今年の国王誕生記念叙勲が発表され、ロングボロー・フェスティバル・オペラの音楽監督を務める指揮者アントニー・ニーガス(Anthony Negus)の大英帝国勲章コマンダー章(CBE)受章が明らかになった。

音楽畑でCBEを受章したのは、ガブリエリ・コンソートでの功績が認められた指揮者のポール・マクリーシュ、スコットランド出身の映画音楽作曲家のパトリック・ドイルの二人。作曲家のロクサーナ・パヌフニク氏はオフィサー章(OBE)、ソプラノ歌手のルイーズ・アルダーがメンバー章(MBE)を受章する。

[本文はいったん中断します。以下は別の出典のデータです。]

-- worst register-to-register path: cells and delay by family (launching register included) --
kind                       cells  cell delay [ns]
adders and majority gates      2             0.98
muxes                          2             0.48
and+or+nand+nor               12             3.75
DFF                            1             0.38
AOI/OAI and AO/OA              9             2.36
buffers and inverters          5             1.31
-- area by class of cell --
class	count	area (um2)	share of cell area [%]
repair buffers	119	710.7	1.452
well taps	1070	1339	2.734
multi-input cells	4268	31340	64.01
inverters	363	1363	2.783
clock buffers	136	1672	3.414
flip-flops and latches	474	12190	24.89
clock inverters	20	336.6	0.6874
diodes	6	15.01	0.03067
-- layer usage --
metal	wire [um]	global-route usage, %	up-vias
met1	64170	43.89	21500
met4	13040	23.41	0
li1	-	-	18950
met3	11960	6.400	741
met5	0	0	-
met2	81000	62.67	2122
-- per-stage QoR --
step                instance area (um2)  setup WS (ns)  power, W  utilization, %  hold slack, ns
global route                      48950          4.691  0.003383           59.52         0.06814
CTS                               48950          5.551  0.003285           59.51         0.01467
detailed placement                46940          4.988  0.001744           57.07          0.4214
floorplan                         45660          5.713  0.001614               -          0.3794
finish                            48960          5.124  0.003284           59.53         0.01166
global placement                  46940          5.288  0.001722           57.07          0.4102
### src/rtl/sbba_pkg.sv
package sbba_pkg;

  // map geometry
  localparam int unsigned NUM_BLOCKS = 4096;
  localparam int unsigned WORD_BITS  = 32;
  localparam int unsigned MAP_WORDS  = (NUM_BLOCKS + WORD_BITS - 1) / WORD_BITS;
  localparam int unsigned WIDX_W     = (MAP_WORDS > 1) ? $clog2(MAP_WORDS) : 1;
  localparam int unsigned BIT_W      = $clog2(WORD_BITS);

  // field widths
  localparam int unsigned BLK_W = 12;
  localparam int unsigned ST_W  = 2;

  // reciprocal for block number / WORD_BITS, exact for 12-bit block numbers
  localparam int unsigned DIV_SH = 24;
  localparam int unsigned RECIP  = ((2 ** DIV_SH) + WORD_BITS - 1) / WORD_BITS;
  localparam int unsigned PROD_W = 40;

  typedef enum logic [0:0] {
    OP_ALLOC = 1'b0,
    OP_FREE  = 1'b1
  } op_e;

  typedef enum logic [ST_W-1:0] {
    ST_OK    = 2'd0,
    ST_FULL  = 2'd1,
    ST_RANGE = 2'd2
  } status_e;

  typedef logic [WORD_BITS-1:0] map_word_t;

  // bits of the last map word that stand for real blocks
  function automatic map_word_t last_word_mask();
    map_word_t m;
    m = '0;
    for (int b = 0; b < int'(WORD_BITS); b++) begin
      m[b] = (((MAP_WORDS - 1) * WORD_BITS) + b) < NUM_BLOCKS;
    end
    return m;
  endfunction

  localparam map_word_t LAST_MASK = last_word_mask();

endpackage

### src/rtl/sbba_if.sv
// request channel: opcode and block number
interface sbba_req_if;
  logic                        valid;
  logic                        ready;
  logic                        opcode;
  logic [sbba_pkg::BLK_W-1:0]  block_number;

  modport source (output valid, output opcode, output block_number, input ready);
  modport sink   (input valid, input opcode, input block_number, output ready);
endinterface

// response channel: granted block and status
interface sbba_rsp_if;
  logic                        valid;
  logic                        ready;
  logic [sbba_pkg::BLK_W-1:0]  granted_block;
  logic [sbba_pkg::ST_W-1:0]   status;

  modport source (output valid, output granted_block, output status, input ready);
  modport sink   (input valid, input granted_block, input status, output ready);
endinterface

### src/rtl/swap_block_bitmap_allocator.sv
// First-fit swap block allocator. The free map lives in a single-port-read,
// single-port-write RAM of MAP_WORDS words (128 x 32 bits by default); a set bit marks a
// free block and every block is free after reset (per-word valid flags stand in for the
// initial all-ones content, so no clearing pass is needed). One request is handled at a
// time. An allocate reads one map word per cycle from word 0 upward and stops at the first
// word holding a free block; on a full map it reads every word through the RAM read port
// before it answers full. A free goes through index computation and the read of the map
// word, then write back of the modified word. A response waiting in the output register
// stalls the block only when the next response is ready to be written.
module swap_block_bitmap_allocator (
  input  logic     clk_i,
  input  logic     rst_ni,
  sbba_req_if.sink   req_i,
  sbba_rsp_if.source rsp_o
);

  localparam logic [1:0] S_IDLE = 2'd0;
  localparam logic [1:0] S_FIDX = 2'd1;
  localparam logic [1:0] S_FREE = 2'd2;
  localparam logic [1:0] S_SCAN = 2'd3;

  localparam int unsigned WIDX_W = sbba_pkg::WIDX_W;
  localparam int unsigned BIT_W  = sbba_pkg::BIT_W;
  localparam int unsigned BLK_W  = sbba_pkg::BLK_W;
  localparam logic [WIDX_W-1:0] LAST_WORD = WIDX_W'(sbba_pkg::MAP_WORDS - 1);

  logic [1:0]               state_q, state_d;
  logic [BLK_W-1:0]         blk_q, blk_d;
  logic [WIDX_W-1:0]        word_q, word_d;
  logic [WIDX_W-1:0]        chk_q, chk_d;
  logic                     rd_vld_q;
  logic [sbba_pkg::MAP_WORDS-1:0] valid_q;

  logic                     rsp_valid_q, rsp_valid_d;
  logic [BLK_W-1:0]         rsp_granted_q, rsp_granted_d;
  sbba_pkg::status_e        rsp_status_q, rsp_status_d;

  logic                     rd_en, wr_en;
  logic [WIDX_W-1:0]        rd_addr, wr_addr;
  sbba_pkg::map_word_t      rd_data, wr_data;

  logic                     accept, slot_free;
  sbba_pkg::map_word_t      cur_word, scan_word;
  logic [BIT_W-1:0]         low_bit, free_bit;
  logic [sbba_pkg::PROD_W-1:0] quot_prod;
  logic [WIDX_W-1:0]        quot_idx;
  logic [31:0]              free_off, found_blk;
  logic                     in_range;

  // free map storage
  sbba_map_ram #(
    .DEPTH (sbba_pkg::MAP_WORDS),
    .WIDTH (sbba_pkg::WORD_BITS)
  ) u_map_ram (
    .clk_i     (clk_i),
    .wr_en_i   (wr_en),
    .wr_addr_i (wr_addr),
    .wr_data_i (wr_data),
    .rd_en_i   (rd_en),
    .rd_addr_i (rd_addr),
    .rd_data_o (rd_data)
  );

  // handshakes
  assign req_i.ready = (state_q == S_IDLE);
  assign accept      = req_i.valid && req_i.ready;
  assign slot_free   = !rsp_valid_q || rsp_o.ready;

  assign rsp_o.valid         = rsp_valid_q;
  assign rsp_o.granted_block = rsp_granted_q;
  assign rsp_o.status        = rsp_status_q;

  // word read back, never-written words read as all free
  assign cur_word  = rd_vld_q ? rd_data : '1;
  assign scan_word = (chk_q == LAST_WORD) ? (cur_word & sbba_pkg::LAST_MASK) : cur_word;

  // lowest free bit of the scanned word
  always_comb begin
    low_bit = '0;
    for (int i = int'(sbba_pkg::WORD_BITS) - 1; i >= 0; i--) begin
      if (scan_word[i]) begin
        low_bit = BIT_W'(i);
      end
    end
  end

  assign found_blk = (32'(chk_q) * 32'(sbba_pkg::WORD_BITS)) + 32'(low_bit);

  // block number split into word index and bit offset
  assign quot_prod = sbba_pkg::PROD_W'(blk_q) * sbba_pkg::PROD_W'(sbba_pkg::RECIP);
  assign quot_idx  = WIDX_W'(quot_prod >> sbba_pkg::DIV_SH);
  assign free_off  = 32'(blk_q) - (32'(word_q) * 32'(sbba_pkg::WORD_BITS));
  assign free_bit  = free_off[BIT_W-1:0];
  assign in_range  = 32'(blk_q) < sbba_pkg::NUM_BLOCKS;

  // request sequencing
  always_comb begin
    state_d       = state_q;
    blk_d         = blk_q;
    word_d        = word_q;
    chk_d         = chk_q;
    rd_en         = 1'b0;
    rd_addr       = '0;
    wr_en         = 1'b0;
    wr_addr       = word_q;
    wr_data       = cur_word;
    rsp_valid_d   = rsp_valid_q && !rsp_o.ready;
    rsp_granted_d = rsp_granted_q;
    rsp_status_d  = rsp_status_q;

    case (state_q)
      S_IDLE: begin
        if (accept) begin
          if (req_i.opcode == sbba_pkg::OP_FREE) begin
            blk_d   = req_i.block_number;
            state_d = S_FIDX;
          end else begin
            rd_en   = 1'b1;
            rd_addr = '0;
            chk_d   = '0;
            state_d = S_SCAN;
          end
        end
      end
      S_FIDX: begin
        rd_en   = 1'b1;
        rd_addr = quot_idx;
        word_d  = quot_idx;
        state_d = S_FREE;
      end
      S_FREE: begin
        if (slot_free) begin
          rsp_valid_d   = 1'b1;
          rsp_granted_d = '0;
          if (in_range) begin
            wr_en        = 1'b1;
            wr_addr      = word_q;
            wr_data      = cur_word | (sbba_pkg::map_word_t'(1) << free_bit);
            rsp_status_d = sbba_pkg::ST_OK;
          end else begin
            rsp_status_d = sbba_pkg::ST_RANGE;
          end
          state_d = S_IDLE;
        end
      end
      S_SCAN: begin
        if (|scan_word) begin
          if (slot_free) begin
            wr_en         = 1'b1;
            wr_addr       = chk_q;
            wr_data       = cur_word & ~(sbba_pkg::map_word_t'(1) << low_bit);
            rsp_valid_d   = 1'b1;
            rsp_granted_d = found_blk[BLK_W-1:0];
            rsp_status_d  = sbba_pkg::ST_OK;
            state_d       = S_IDLE;
          end
        end else if (chk_q == LAST_WORD) begin
          if (slot_free) begin
            rsp_valid_d   = 1'b1;
            rsp_granted_d = '0;
            rsp_status_d  = sbba_pkg::ST_FULL;
            state_d       = S_IDLE;
          end
        end else begin
          rd_en   = 1'b1;
          rd_addr = chk_q + WIDX_W'(1);
          chk_d   = chk_q + WIDX_W'(1);
        end
      end
      default: begin
        state_d = S_IDLE;
      end
    endcase
  end

  // control state
  always_ff @(posedge clk_i or negedge rst_ni) begin
    if (!rst_ni) begin
      state_q     <= S_IDLE;
      valid_q     <= '0;
      rd_vld_q    <= 1'b0;
      rsp_valid_q <= 1'b0;
    end else begin
      state_q     <= state_d;
      rsp_valid_q <= rsp_valid_d;
      if (rd_en) begin
        rd_vld_q <= valid_q[rd_addr];
      end
      if (wr_en) begin
        valid_q[wr_addr] <= 1'b1;
      end
    end
  end

  // payload registers
  always_ff @(posedge clk_i) begin
    blk_q         <= blk_d;
    word_q        <= word_d;
    chk_q         <= chk_d;
    rsp_granted_q <= rsp_granted_d;
    rsp_status_q  <= rsp_status_d;
  end

endmodule

### src/rtl/sbba_map_ram.sv
module sbba_map_ram #(
  parameter int unsigned DEPTH = 128,
  parameter int unsigned WIDTH = 32,
  localparam int unsigned AW   = (DEPTH > 1) ? $clog2(DEPTH) : 1
) (
  input  logic             clk_i,
  input  logic             wr_en_i,
  input  logic [AW-1:0]    wr_addr_i,
  input  logic [WIDTH-1:0] wr_data_i,
  input  logic             rd_en_i,
  input  logic [AW-1:0]    rd_addr_i,
  output logic [WIDTH-1:0] rd_data_o
);

  logic [WIDTH-1:0] mem_q [DEPTH];

  // write port
  always_ff @(posedge clk_i) begin
    if (wr_en_i) begin
      mem_q[wr_addr_i] <= wr_data_i;
    end
  end

  // registered read port
  always_ff @(posedge clk_i) begin
    if (rd_en_i) begin
      rd_data_o <= mem_q[rd_addr_i];
    end
  end

endmodule

### src/flat_wrapper.sv
// flat-port wrapper written by rule: the top's interface ports become plain ports
module swap_block_bitmap_allocator_flat 
  (clk_i, rst_ni, req_i_valid, req_i_opcode, req_i_block_number, req_i_ready, rsp_o_valid, rsp_o_granted_block, rsp_o_status, rsp_o_ready);
  sbba_req_if req_i_i ();
  sbba_rsp_if rsp_o_i ();
  input  logic clk_i;
  input  logic rst_ni;
  input wire logic [$bits(req_i_i.valid)-1:0] req_i_valid;
  input wire logic [$bits(req_i_i.opcode)-1:0] req_i_opcode;
  input wire logic [$bits(req_i_i.block_number)-1:0] req_i_block_number;
  output wire logic [$bits(req_i_i.ready)-1:0] req_i_ready;
  output wire logic [$bits(rsp_o_i.valid)-1:0] rsp_o_valid;
  output wire logic [$bits(rsp_o_i.granted_block)-1:0] rsp_o_granted_block;
  output wire logic [$bits(rsp_o_i.status)-1:0] rsp_o_status;
  input wire logic [$bits(rsp_o_i.ready)-1:0] rsp_o_ready;
  assign req_i_i.valid = req_i_valid;
  assign req_i_i.opcode = req_i_opcode;
  assign req_i_i.block_number = req_i_block_number;
  assign req_i_ready = req_i_i.ready;
  assign rsp_o_valid = rsp_o_i.valid;
  assign rsp_o_granted_block = rsp_o_i.granted_block;
  assign rsp_o_status = rsp_o_i.status;
  assign rsp_o_i.ready = rsp_o_ready;
  swap_block_bitmap_allocator u_core (.clk_i(clk_i), .rst_ni(rst_ni), .req_i(req_i_i), .rsp_o(rsp_o_i));
endmodule
### config.mk
export PLATFORM = sky130hd
export DESIGN_NAME = swap_block_bitmap_allocator_flat
export DESIGN_NICKNAME = d
export VERILOG_FILES = /design/src/rtl/sbba_pkg.sv /design/src/rtl/sbba_if.sv /design/src/rtl/swap_block_bitmap_allocator.sv /design/src/rtl/sbba_map_ram.sv /design/src/flat_wrapper.sv
export SDC_FILE = /design/constraint.sdc
export NUM_CORES = 2
export LEC_CHECK = 0
export BUFFER_PORTS_ARGS = -buffer_cell sky130_fd_sc_hd__buf_4
export CORE_UTILIZATION = 50
export CTS_CLUSTER_SIZE = 28
export DETAILED_ROUTE_END_ITERATION = 10
export PLACE_DENSITY = 0.74
export SKIP_LAST_GASP = 1
export SYNTH_ARGS = -nofsm -noshare
export SYNTH_HDL_FRONTEND = slang
export SYNTH_HIERARCHICAL = 1
export SYNTH_SLANG_ARGS = --single-unit
### constraint.sdc
create_clock -name clk_i -period 19.1 [get_ports clk_i]
set_input_delay 0 -clock clk_i [delete_from_list [all_inputs] [get_ports clk_i]]
set_output_delay 0 -clock clk_i [all_outputs]
set_load 0.02 [all_outputs]
---- Word-level counts from Yosys, hierarchy flattened ----
Memory sizes are Yosys's and may differ from the RTL's. A register that Yosys moved wholly into a read port is not among the register bits.
Cells that the tools add are included.
storage, ports and cells
  bits in registers ....................... 172
  memory bits (writable) .................. 4096
  bits of input ports ..................... 17
  memories kept ........................... 1
memories
  name                    words  bits a word  rd ports  clocked after memory_dff  write ports  line                RTL
  u_core.u_map_ram.mem_q  128    32           1         1                         1            sbba_map_ram.sv:15  logic [WIDTH-1:0] mem_q [DEPTH];
cells by class
  add/subtract/negate cells ............... 3
  $lt $le $gt $ge ......................... 3
  equal/unequal tests ..................... 11
  shift operators ......................... 2
  muxes and demuxes ....................... 82
  bitwise gates (word level) .............. 4
  reductions and logical operators ........ 15
operators by type and width
  operator                                                                      count
  5-bit 2-to-1 mux                                                              32
  32-bit 2-to-1 mux                                                             4
  128-bit OR                                                                    1
  32-bit one-hot mux with 2 select lines                                        1
  1-bit by 5-bit left shift with 32-bit output, first input constant            2
  7-bit 2-to-1 mux                                                              9
  12-bit 2-to-1 mux                                                             4
  32-bit AND                                                                    1
  32-bit inverter                                                               1
  32-bit OR                                                                     1
  32-bit OR reduction                                                           1
  7-bit one-hot mux with 2 select lines                                         2
  12-bit one-hot mux with 2 select lines                                        1
  2-bit 2-to-1 mux                                                              9
  7-bit by 8-bit less-than comparator with 1-bit output, second input constant  2
  1-bit 2-to-1 mux                                                              13
  12-bit by 5-bit adder with 12-bit output                                      1
  3-bit AND reduction                                                           3
  2-bit != test, second input constant                                          4
  2-bit one-hot mux with 4 select lines                                         1
  7-bit by 1-bit adder with 7-bit output, second input constant                 1
  1-bit binary-select mux with 7-bit select                                     1
  1-bit demux with 7-bit select                                                 1
  7-bit == test, second input constant                                          1
  other kinds (16)                                                              23

---- Logic depth before layout (Yosys ltp) ----
  depth after elaboration ................. 39
  gate-level depth with buffers ........... 15

---- Modules after synthesis ----
The synthesis kept the hierarchy.
by module, submodules not included
  module                       instances  cells an instance  area each (um^2)  seq. area each (um^2)
  sbba_map_ram                 1          5990               156596.4          123958.9
  swap_block_bitmap_allocator  1          899                9067.4            4504.3

---- Worst setup path before layout ----
OpenSTA, ideal clock, no wires.
  path kind ............................... reg2reg
  start point ............................. register u_core.u_map_ram.rd_data_o[28], read port of u_core.u_map_ram.mem_q
  end point ............................... memory u_core.u_map_ram.mem_q[0][16], data pin
  setup time .............................. 0.968 ns
  arrival time ............................ 6.184 ns
  setup slack ............................. 11.948 ns
  stages on the path, launching flop included .. 11
  path buffers ............................ 1
  cells stage by stage .................... edfxtp_1 -> nand2b_1 -> o31ai_1 -> a211oi_1 -> o31ai_1 -> a211oi_1 -> o31a_1 -> o311ai_1 -> o311ai_0 -> clkbuf_1 -> a31oi_1
between the ends
  longest elaborated chain between the ends .. 36
RTL lines
  what                                          line                                RTL
  start, declared                               sbba_map_ram.sv:12                  output logic [WIDTH-1:0] rd_data_o
  32-bit 2-to-1 mux *                           swap_block_bitmap_allocator.sv:74   assign cur_word = rd_vld_q ? rd_data : '1;
  5-bit 2-to-1 mux (29 in a row)                swap_block_bitmap_allocator.sv:81   if (scan_word[i]) begin
  1-bit by 5-bit left shift with 32-bit output  swap_block_bitmap_allocator.sv:151  wr_data = cur_word & ~(sbba_pkg::map_word_t'(1) << low_bit);
  32-bit inverter                               swap_block_bitmap_allocator.sv:151
  32-bit AND                                    swap_block_bitmap_allocator.sv:151
  32-bit 2-to-1 mux                             swap_block_bitmap_allocator.sv:148  if (slot_free) begin
  32-bit 2-to-1 mux *                           swap_block_bitmap_allocator.sv:147  if (|scan_word) begin
  32-bit one-hot mux with 2 select lines *      swap_block_bitmap_allocator.sv:111  case (state_q)
  via u_core.wr_data[16]                        swap_block_bitmap_allocator.sv:40   sbba_pkg::map_word_t rd_data, wr_data;
  end, declared                                 sbba_map_ram.sv:15
The timed path passes the listed nets; every way through them passes the cells marked *.

---- Worst setup path in the final report ----
  start point ............................. register u_core.u_map_ram.rd_data_o[11], read port of u_core.u_map_ram.mem_q
  end point ............................... register u_core.u_map_ram.rd_data_o[12], read port of u_core.u_map_ram.mem_q, data pin
between the ends
  longest elaborated chain between the ends .. 4
RTL lines
  what                                   line                                RTL
  32-bit 2-to-1 mux                      swap_block_bitmap_allocator.sv:74
  32-bit OR reduction                    swap_block_bitmap_allocator.sv:147
  7-bit 2-to-1 mux                       swap_block_bitmap_allocator.sv:147
  7-bit one-hot mux with 2 select lines  swap_block_bitmap_allocator.sv:111
  via u_core.rd_addr[0]                  swap_block_bitmap_allocator.sv:39   logic [WIDX_W-1:0] rd_addr, wr_addr;
The timed path passes the listed nets, and every way through them passes these cells.
A chain may end at the register's enable or synchronous reset.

ニーガスは現在80歳。ロンドンの王立音楽院、オックスフォード大学クライスト・チャーチで学び、1976年にウェールズ・ナショナル・オペラに入団。2012年に退団するまでワーグナーを中心とするドイツ・オペラの上演に関わった。

英国でワーグナーの作品の上演を行っているロングボロー・フェスティバル・オペラの音楽監督に就任したのは1999年で、2018年には国際ワーグナー協会から「レジナルド・グッドオール賞」を授与されている。今年2026年で退任、2027年からは名誉指揮者に就任する。

この数年はオーストラリアのメルボルン・オペラとも緊密な関係にあり、2018年に《トリスタンとイゾルデ》を指揮して「グリーンルーム賞」の最優秀指揮者賞を受賞。2023年には《ニーベルングの指環》、2025年には《ニュルンベルクのマイスタージンガー》を指揮、どちらも「オペラ・チェイサー批評家賞」の優秀指揮者賞を受賞している。